VRD is a combination regimen of bortezomib, lenalidomide, and dexamethasone that targets proteasome inhibition and cereblon-mediated degradation to induce apoptosis in multiple myeloma cells. Used for Multiple myeloma, first-cycle induction therapy.
At a glance
| Generic name | VRD for first-cycle induction therapy |
|---|---|
| Also known as | Bortezomib(V), Lenalidomide(R), Dexamethasone(D) |
| Sponsor | The First Affiliated Hospital of Soochow University |
| Drug class | Proteasome inhibitor + immunomodulatory agent + corticosteroid combination |
| Target | 26S proteasome (bortezomib); cereblon/CRBN (lenalidomide); glucocorticoid receptor (dexamethasone) |
| Modality | Small molecule |
| Therapeutic area | Oncology |
| Phase | FDA-approved |
Mechanism of action
Bortezomib inhibits the 26S proteasome, leading to accumulation of pro-apoptotic proteins and cell cycle arrest. Lenalidomide binds cereblon and promotes degradation of IKZF1 and IKZF3, enhancing T-cell proliferation and NK cell activation. Dexamethasone provides additional anti-myeloma and immunomodulatory effects. Together, these agents synergistically induce myeloma cell death and enhance immune-mediated tumor control.
Approved indications
- Multiple myeloma, first-cycle induction therapy
Common side effects
- Peripheral neuropathy
- Thrombocytopenia
- Anemia
- Infection
- Fatigue
- Nausea/vomiting
- Diarrhea
Key clinical trials
- Minimal Residual Disease-based Strategy With T-Cell Redirector After Treatment With Daratumumab, Bortezomib, Lenalidomide, and Dexamethasone (D-VRd) in Newly Diagnosed Multiple Myeloma (PHASE2)

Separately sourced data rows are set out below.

// top_cmd_uart
module top_cmd_uart #(
    parameter integer CLOCK_FREQ = 100_000_000,
    parameter integer BAUD_RATE  = 115200
)(
    input  logic       clk,
    input  logic       reset,
    input  logic       RxD,
    output logic       TxD,
    output logic [7:0] led
);
    logic [7:0] rx_byte;
    logic       rx_valid;
    Rx #(
        .clk_freq  (CLOCK_FREQ),
        .baud_rate (BAUD_RATE)
    ) u_rx (
        .clk_fpga   (clk),
        .reset      (reset),
        .RxD        (RxD),
        .RxData     (rx_byte),
        .data_valid (rx_valid)
    );
    logic [7:0] tx_data;
    logic       tx_start;
    logic       tx_free;
    Tx #(
        .CLOCK_FREQ (CLOCK_FREQ),
        .BAUD_RATE  (BAUD_RATE)
    ) u_tx (
        .clk    (clk),
        .reset  (reset),
        .ready  (tx_start),
        .tx_data(tx_data),
        .TxD    (TxD),
        .tdre   (tx_free)
    );
    logic       cmd_ready;
    logic       seq_sel;      
    logic [7:0] n_value;
    logic       cmd_ack;
    command_parser u_parser (
  ...
For scale: about 12 I/O pins.
export LEC_CHECK = 0
export CAP_MARGIN = 20
export CORE_MARGIN = 2
export CORE_UTILIZATION = 50
export CTS_CLUSTER_DIAMETER = 271
export CTS_CLUSTER_SIZE = 13
export GPL_ROUTABILITY_DRIVEN = 0
export GPL_TIMING_DRIVEN = 0
export SLEW_MARGIN = 20
export TNS_END_PERCENT = 80
create_clock -name core_clock -period 10.0 [get_ports {clk}]
run.sh (not shown) runs the stock make flow with config.mk's settings and CLKGATE_MAP_FILE=.
==> next run, changes <==
- CORE_UTILIZATION: 50 -> 72
- CTS_CLUSTER_DIAMETER: 271 -> not set
- CTS_CLUSTER_SIZE: 13 -> not set
- GPL_ROUTABILITY_DRIVEN: 0 -> not set
- GPL_TIMING_DRIVEN: 0 -> not set
- TNS_END_PERCENT: 80 -> not set
- clock period: 10.0 -> 2.56 ns (I/O delays scaled with it)
Outcome: With this change the flow reached the layout checks and failed them: negative setup slack. Power increases to 4.3 times its value. Routed wire length grows by a few percent. Design area rises by a few percent. Clock-buffer cell count goes down by 10. Die area came out lower by a quarter to a third. Register-to-register slack degrades by 6.6 ns.

Starting RTL as in the previous note.
Settings: LEC_CHECK=0, ABC_AREA=1, CAP_MARGIN=20, CORE_MARGIN=2, CORE_UTILIZATION=72, CTS_CLUSTER_DIAMETER=385, SETUP_SLACK_MARGIN=0.51, SLEW_MARGIN=20; clock period 2.56 ns.
The baseline produced a layout that fails on setup timing.
Change:
- ABC_AREA: 1 -> not set
- CORE_UTILIZATION: 72 -> 27
- CTS_CLUSTER_DIAMETER: 385 -> not set
- SETUP_SLACK_MARGIN: 0.51 -> not set
- clock period: 2.56 -> 12.9 ns (I/O delays scaled with it)
What happened: Now the flow completed without violations. Final cell count goes down by 8.5%. Sequential power went down by 80%. Die size increases by 150%. Worst hold slack loses 14 ps. Routed wire length is lower by 39%. Power shrinks by 80%. Global-route usage goes down by 22 points.
Change:
- CORE_UTILIZATION: 27 -> 71
- SETUP_SLACK_MARGIN: not set -> -0.19
- clock period: 12.9 -> 2.25 ns (I/O delays scaled with it)
What happened:
- The changed run completed, yet does not pass: setup timing
- count of clock-buffer cells in the layout fell by 6
- die area went down by 61%
- final area goes up by 9.5%
- hold slack improved by 6.6 ps

Setup of v13:
Starting RTL as in the previous note.
make LEC_CHECK=0 ABC_AREA=1 CAP_MARGIN=20 CORE_MARGIN=2 CORE_UTILIZATION=72 PLACE_DENSITY_LB_ADDON=0.06 SETUP_SLACK_MARGIN=-0.06 SLEW_MARGIN=20 finish   # period 2.59 ns
v13: complete, dirty (setup timing)
Input changes introduced in v32 (baseline for comparison: v13):
Settings: PLACE_DENSITY_LB_ADDON now 0.0, was 0.06; SETUP_SLACK_MARGIN no longer set, was -0.06; ABC_AREA no longer set, was 1; the clock period (ns, I/O delays scaled along) now 2.25, was 2.59.
## What came out
- v32 failed in global routing with DPL-0033.
- When v32 is measured against v13, its mux contribution to synthesized area turns out 2.2 points higher.
- v13 → v32: synthesized cell count shows a reduction of 27%; unique cell type count in the Yosys netlist shows an increase of 14.
- Comparing post-synthesis share of cell area spent on full adders, half adders and majority gates for v32 and v13, the smaller number came from v13.
- On v32: worst slack after detailed placement is 200 ps lower than what v13 gave.
- Number of cell instances after yosys synthesis was lower in the run labelled v32.
- v32 ended with more area share of xor/xnor cells in the synthesized design than v13.
- The yosys synthesis chip area in v32 was lower than what v13 gave.
- The higher post-CTS setup repair buffer count of v32 and v13 is in v32.
Setup changes, v32 to v5
Settings: setting ABC_AREA to 1 for the first time; setting TNS_END_PERCENT to 5 for the first time; removing PLACE_DENSITY_LB_ADDON (formerly 0.0).
==> results <==
- None of the runs v32 and v5 ends with a clean layout.
- Completing all stages was not enough for v5: its layout failed the final checks because of setup timing.
- v32 → v5: sequential-to-total area share from yosys stat lost 3.3 points; number of cells in the design after placement picked up an extra 397.
- Going from v32 to v5, number of instances in the synthesized netlist grows by 37%.
- Of v32 and v5, the run reporting the higher total die area was v5.
- Compared to v32, v5 has pre-CTS setup slack 130 ps lower.
- Diff v32 and v5: yosys stat cell total higher in v5
> inputs changed (v5 -> v41)
Settings: TNS_END_PERCENT no longer set, was 5; SETUP_SLACK_MARGIN now 0.56, previously not set; CORE_MARGIN now 4, was 2; GPL_TIMING_DRIVEN now 1, previously not set; MAX_ROUTING_LAYER now met5, previously not set; GPL_ROUTABILITY_DRIVEN now 1, previously not set; CAP_MARGIN now 5, was 20; PLACE_DENSITY_LB_ADDON now 0.15, previously not set; CELL_PAD_IN_SITES_DETAIL_PLACEMENT now 0, previously not set; CORE_UTILIZATION now 66, was 72.
Findings:
- Die area | v41 > v5
- Global-route usage, v41 and v5, higher one = v41.
- Clock period minus final worst setup slack: v41 > v5
- The final report for v41 shows a completed flow and a layout that fails verification, specifically setup timing.
- Compared with v5, in v41 sequential share of layout area fell 9.9 points, non-clock buffer count increased by 167 relative to the old numbers.
- Between v5 and v41, the flow reports overall power after layout increasing by more than 10%.
- The wire length on met1 of v41 exceeds that of v5 by about 37%.
- Setup slack in v41 is 120 ps lower than in v5
- In v41, the non-clock buffer area fraction after layout came out 8.7 points above the value in v5.
Changes in v27 relative to v41:
Settings: CORE_UTILIZATION: 66 -> 72; SETUP_SLACK_MARGIN: 0.56 -> -0.21; CORE_MARGIN: 4 -> 2; CTS_CLUSTER_DIAMETER: unset -> 143.
==> results <==
[v27] flow finished | final checks: failed | reasons: setup timing. Going from v41 to v27, the average wire per standard cell was found to have gone down by 41%. For the pin count of the biggest net entering global routing, v27 came in 23 lower than v41 did. | number of nets in the final layout | higher: v41 |. Compared with v41, v27 shows routed wire length that has gone down by more than a quarter. v41 ended up with u_parser.n_value[7] as its capturing element of the worst setup path; v27 ended up with u_parser.n_value[6].
--- input diff v27..v34 ---
Settings: swapping 20 for 40 in SLEW_MARGIN; swapping -0.21 for -0.11 in SETUP_SLACK_MARGIN; putting CTS_CLUSTER_SIZE at 14 where nothing was set.
[summary]
Status v34: flow complete, layout not clean - setup timing
Final-report max-slew violation count came out exactly the same in v27 and v34.
v34 ended with less clock buffer count from CTS than v27.
Post-detailed-route via-to-cell ratio, v34 vs v27: down slightly
The number of sequential cells was comparable across v27 and v34.
Changes observed in v34 relative to v27: power down 9.6%, total track usage down 0.78 points, post-layout worst setup margin down 35 ps, fraction of power consumed by sequential logic up 5.1 points.
The critical path data arrival time on v27 is in line with that on v34.
Compared with v27, in v34 total length of routed wires now smaller; peak clock frequency supported by timing now smaller.

top_cmd_uart again, from the RTL that the note above started with.
==> flow/config.mk <==
export PLATFORM = sky130hd
export DESIGN_NAME = top_cmd_uart
export DESIGN_NICKNAME = top_cmd_uart
export VERILOG_FILES = /design/flow/design.v
export SDC_FILE = /design/flow/constraint.sdc
export NUM_CORES = 4
export LEC_CHECK = 0
export CAP_MARGIN = 20
export CORE_MARGIN = 2
export CORE_UTILIZATION = 40
export SLEW_MARGIN = 20
==> flow/constraint.sdc <==
create_clock -name core_clock -period 4.05 [get_ports {clk}]
set_input_delay 0.8100 -clock core_clock [delete_from_list [all_inputs] [get_ports {clk}]]
set_output_delay 0.8100 -clock core_clock [all_outputs]
set_load 0.01 [all_outputs]
Next try:
- CORE_UTILIZATION: 40 -> 72
- SETUP_SLACK_MARGIN: default -> -0.26
- clock period: 4.05 -> 2.59 ns (I/O delays scaled with it)
With this change the flow finished but failed the layout checks on negative setup slack.
Total power increases by 50%.
Clock power increases by 38%.
Register-to-register slack degrades by 1.2 ns.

- Belantamab Mafodotin in Newly Diagnosed Transplant Eligible Multiple Myeloma Patients (PHASE2)
- A Study of the Bortezomib, Lenalidomide, and Dexamethasone Regimen for the Treatment of Newly Diagnosed Multiple Myeloma Patients
- Efficacy and Safety of Anitocabtagene Autoleucel in Participants With Newly Diagnosed Multiple Myeloma (GEM-AnitoFIRST) (PHASE2)
- UARK 2013-13, Total Therapy 4B - Formerly 2008-01 - A Phase III Trial for Low Risk Myeloma (PHASE3)
- Treatment of High-risk Newly Diagnosed Multiple Myeloma With Minimal Residual Disease Detection (PHASE4)
- Teclistamab-Daratumumab and Talquestamab-Daratumumab in Newly Diagnosed High-risk Multiple Myeloma (PHASE2)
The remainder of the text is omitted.